Comparison of different method of software risk assessment.
Table 12.
Comparison of different method of software risk assessment.
Literature | Processing Method | Calculation of Weights | Complexity | Subjective/ Objectivity |
---|
[68,77] | Fuzzy set theory and hierarchical structure analysis | Given in advance | Convert the linguistic value to triangular fuzzy number and multiply the fuzzy numbers | Weights are static and relatively subjective |
[69,70] | Fuzzy DEMATEL + FMCDM + TODIM/DEMATEL + ANFIS MCDM + IF-TODIM | Fuzzy DEMATEL + Fuzzy TODIM | Multiple adjustments fuzzy matrix | Using integrated fuzzy approaches, assessment results are relatively objective |
[67] | Entropy | Entropy weight method | Simple calculation | Uncertainty is taken into account and relatively objective |
Our method | DST+Deng entropy+Risk Matrix | Deng entropy | Using data-driven model that does not need to calculate and adjust parameters many times | Considers uncertainty and conflicts between experts, more objectivity |
6. Conclusions
The evaluation of software risks plays an important role in the field of software development.
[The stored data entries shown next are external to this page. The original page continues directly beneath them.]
Context: an optimization exercise on an open-source flow, tuned for small area and a short achievable clock period. The choices shown serve that exercise and are no tape-out recipe.
In this exercise RTL edits were held to simulation tests only and were not proved equivalent to the original.

Design sym4_dec_fir_fp32, start of the top module:
module sym4_dec_fir_fp32 #(
    parameter [31:0] DEC_H0 = 32'hbd9b2b0e,  
    parameter [31:0] DEC_H1 = 32'hbcf2c635,  
    parameter [31:0] DEC_H2 = 32'h3efec7e0,  
    parameter [31:0] DEC_H3 = 32'h3f4dc1d3,  
    parameter [31:0] DEC_H4 = 32'h3e9880d1,  
    parameter [31:0] DEC_H5 = 32'hbdcb339e,  
    parameter [31:0] DEC_H6 = 32'hbc4e80df,  
    parameter [31:0] DEC_H7 = 32'h3d03fc5f   
)(
    input         clk,
    input         rstn,
    input         din_valid,
    input  [31:0] din,
    output        dout_valid,
    output [31:0] dout
);
localparam M0 = 1, M1 = 1, M2 = 1;        
localparam A1 = 1, A2 = 1, A3 = 1;        
localparam LM = M0 + M1 + M2;
localparam LA = A1 + A2 + A3;
localparam [31:0] P1_INIT  = 32'h00000000;    
localparam [31:0] P2_INIT  = 32'h80000000;    
localparam [31:0] P3_INIT  = 32'h80000000;    
localparam [31:0] S23_INIT = 32'h80000000;    
reg        phase;
reg        v0;
reg        par0;
reg [31:0] x0;
reg [25:0] m30;                            
reg        xh0, xnan0, xinf0, xzero0;      
wire [23:0] din_m = {(din[30:23] != 8'h0), din[22:0]};
always @(posedge clk or negedge rstn) begin
    if (!rstn) begin
        phase <= 1'b0;
        v0    <= 1'b0;
    end else begin
        v0 <= din_valid;
        if (din_valid) phase <= ~phase;
    end
end
reg [3:0] sel0;                            
always @(posedge clk) begin
    sel0 <= {4{phase}};
    x0   <= din;
    m30  <= {2'b00, din_m} + {1'b0, din_m, 1'b0};
    xh0    <= din_m[23];
    xnan0  <= (&din[30:23]) & (|din[22:0]);
    xinf0  <= (&din[30:23]) & ~(|din[22:0]);
    xzero0 <= ~(|din[30:0]);
    par0 <= phase;
end
wire [8:0] md;
pipe #(.W(9), .EN(M0)) u_md(clk, {x0[30:23], par0}, md);
wire [4:0] lt1, lt;
pipe #(.W(5), .EN(M0)) u_lt1(clk, {x0[31], xnan0, xinf0, xzero0, par0}, lt1);
pipe #(.W(5), .EN(M1)) u_lt(clk, lt1, lt);
wire [31:0] q0, q1, q2, q3;
mulc0 #(.R0(M0), .R1(M1), .R2(M2)) u_m0(clk, x0, xh0, md, lt, m30, sel0[0], q0);
mulc1 #(.R0(M0), .R1(M1), .R2(M2)) u_m1(clk, x0, xh0, md, lt, m30, sel0[1], q1);
mulc2 #(.R0(M0), .R1(M1), .R2(M2)) u_m2(clk, x0, xh0, md, lt, m30, sel0[2], q2);
  ...
clock: 10.0 ns
lec_check: 0
cap_margin: 20
core_margin: 2
core_utilization: 60
cts_cluster_diameter: 100
cts_cluster_size: 20
place_density: 0.75
slew_margin: 20
standard.sh (not shown) runs the stock make flow with config.mk's settings and CLKGATE_MAP_FILE= SYNTH_SCRIPT=/design/flow/synth_recipe.tcl, a recipe that flattens the netlist after the stock synthesis.
==> flow/flow/run.sh <==
#!/bin/bash
set -euo pipefail
bash standard.sh SETUP_SLACK_MARGIN=5.5 finish > flow_make.log 2>&1
Rerun with:
==> flow/run.sh (new file) <==
#!/bin/bash
# synth_recipe.tcl (not shown) runs the flow's synth.tcl, then flattens the netlist and writes it again
# the make line also repeats each setting of config.mk as NAME=value (left out here)
make -C /OpenROAD-flow-scripts/flow DESIGN_CONFIG=/design/flow/config.mk WORK_HOME=/design/flow/orfs CLKGATE_MAP_FILE= SYNTH_SCRIPT=/design/flow/synth_recipe.tcl finish
Settings changed: CORE_UTILIZATION 60 to 55, PLACE_DENSITY 0.75 to 0.7, SETUP_SLACK_MARGIN set to 5.
removed: flow/flow/run.sh
removed: flow/standard.sh
Result:
- The changed run went through all stages and came out clean
- final area shrinks by a few percent
- final cell count barely changes
- worst setup slack got worse by 0.27 ns
- maximum frequency came out lower by a few percent
- global-route usage is lower by 3.0 points
- synthesized area does not change
- die area rises by roughly a tenth
- count of clock-buffer cells in the layout climbs by 4
- register-to-register slack got worse by 0.27 ns
- via count decreases by a few percent
Rerun with:
==> flow/flow/run.sh (new file) <==
#!/bin/bash
set -euo pipefail
bash standard.sh SETUP_SLACK_MARGIN=5.75 finish > flow_make.log 2>&1
==> flow/standard.sh (new file) <==
#!/bin/bash
# synth_recipe.tcl (not shown) runs the flow's synth.tcl, then flattens the netlist and writes it again
# the make line also repeats each setting of config.mk as NAME=value (left out here)
make -C /OpenROAD-flow-scripts/flow DESIGN_CONFIG=/design/flow/config.mk WORK_HOME=/design/flow/orfs CLKGATE_MAP_FILE= SYNTH_SCRIPT=/design/flow/synth_recipe.tcl "${@:-finish}"
Settings changed: SETUP_SLACK_MARGIN 5 to not set.
removed: flow/run.sh
After rerunning: The changed run ran to the end with no violations; routed wire length rose by a few percent; global-route usage went up by 1.4 points; cell count grows by a few percent; die area stays the same; design area rises by a little under a tenth.
Rerun with:
==> flow/flow/run.sh (replaced) <==
#!/bin/bash
set -euo pipefail
bash standard.sh SETUP_SLACK_MARGIN=6 finish > flow_make.log 2>&1
What happened: The changed run ran to the end with no violations. Via count rose by 1.5%. Utilization rose by 1.5 points. Sequential share of layout area fell by 0.60 points. Wire length rose by 3.6%. Area after synthesis stays the same. Setup slack degrades by 0.015 ns.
To efficiently assess the risk, in this paper, a data-driven software risk evaluation model is proposed. We first discussed the drawbacks of the existing methods. Then, 11 software risks were identified. The software risk breakdown structure and risk matrix were illustrated. Furthermore, an evidential software risk evaluation model based on DST, Deng entropy and risk matrix were proposed. Finally, we applied the proposed method to a case application and compared our results to existing methods. By comparison, the proposed method can express more uncertainties and help the domain experts to express their opinions effectively. Meanwhile, it can adjust the expert assessment value and deal with the conflicting values in the assessment. In short, our method not only overcomes the complexity of matrix method, but also improves the ability to handle uncertainty. However, some limitations are also highlighted. More software risk factors would increase the validity of the results, and multiple weights were not considered. The evaluation process needs to be repeated when the risk factors change, since risk assessment is a dynamic process that exists throughout the life cycle of software.
Our future research work will mainly focus on considering the weight of risk attributes, giving experts different knowledge weights and improving the model to increase its applicability.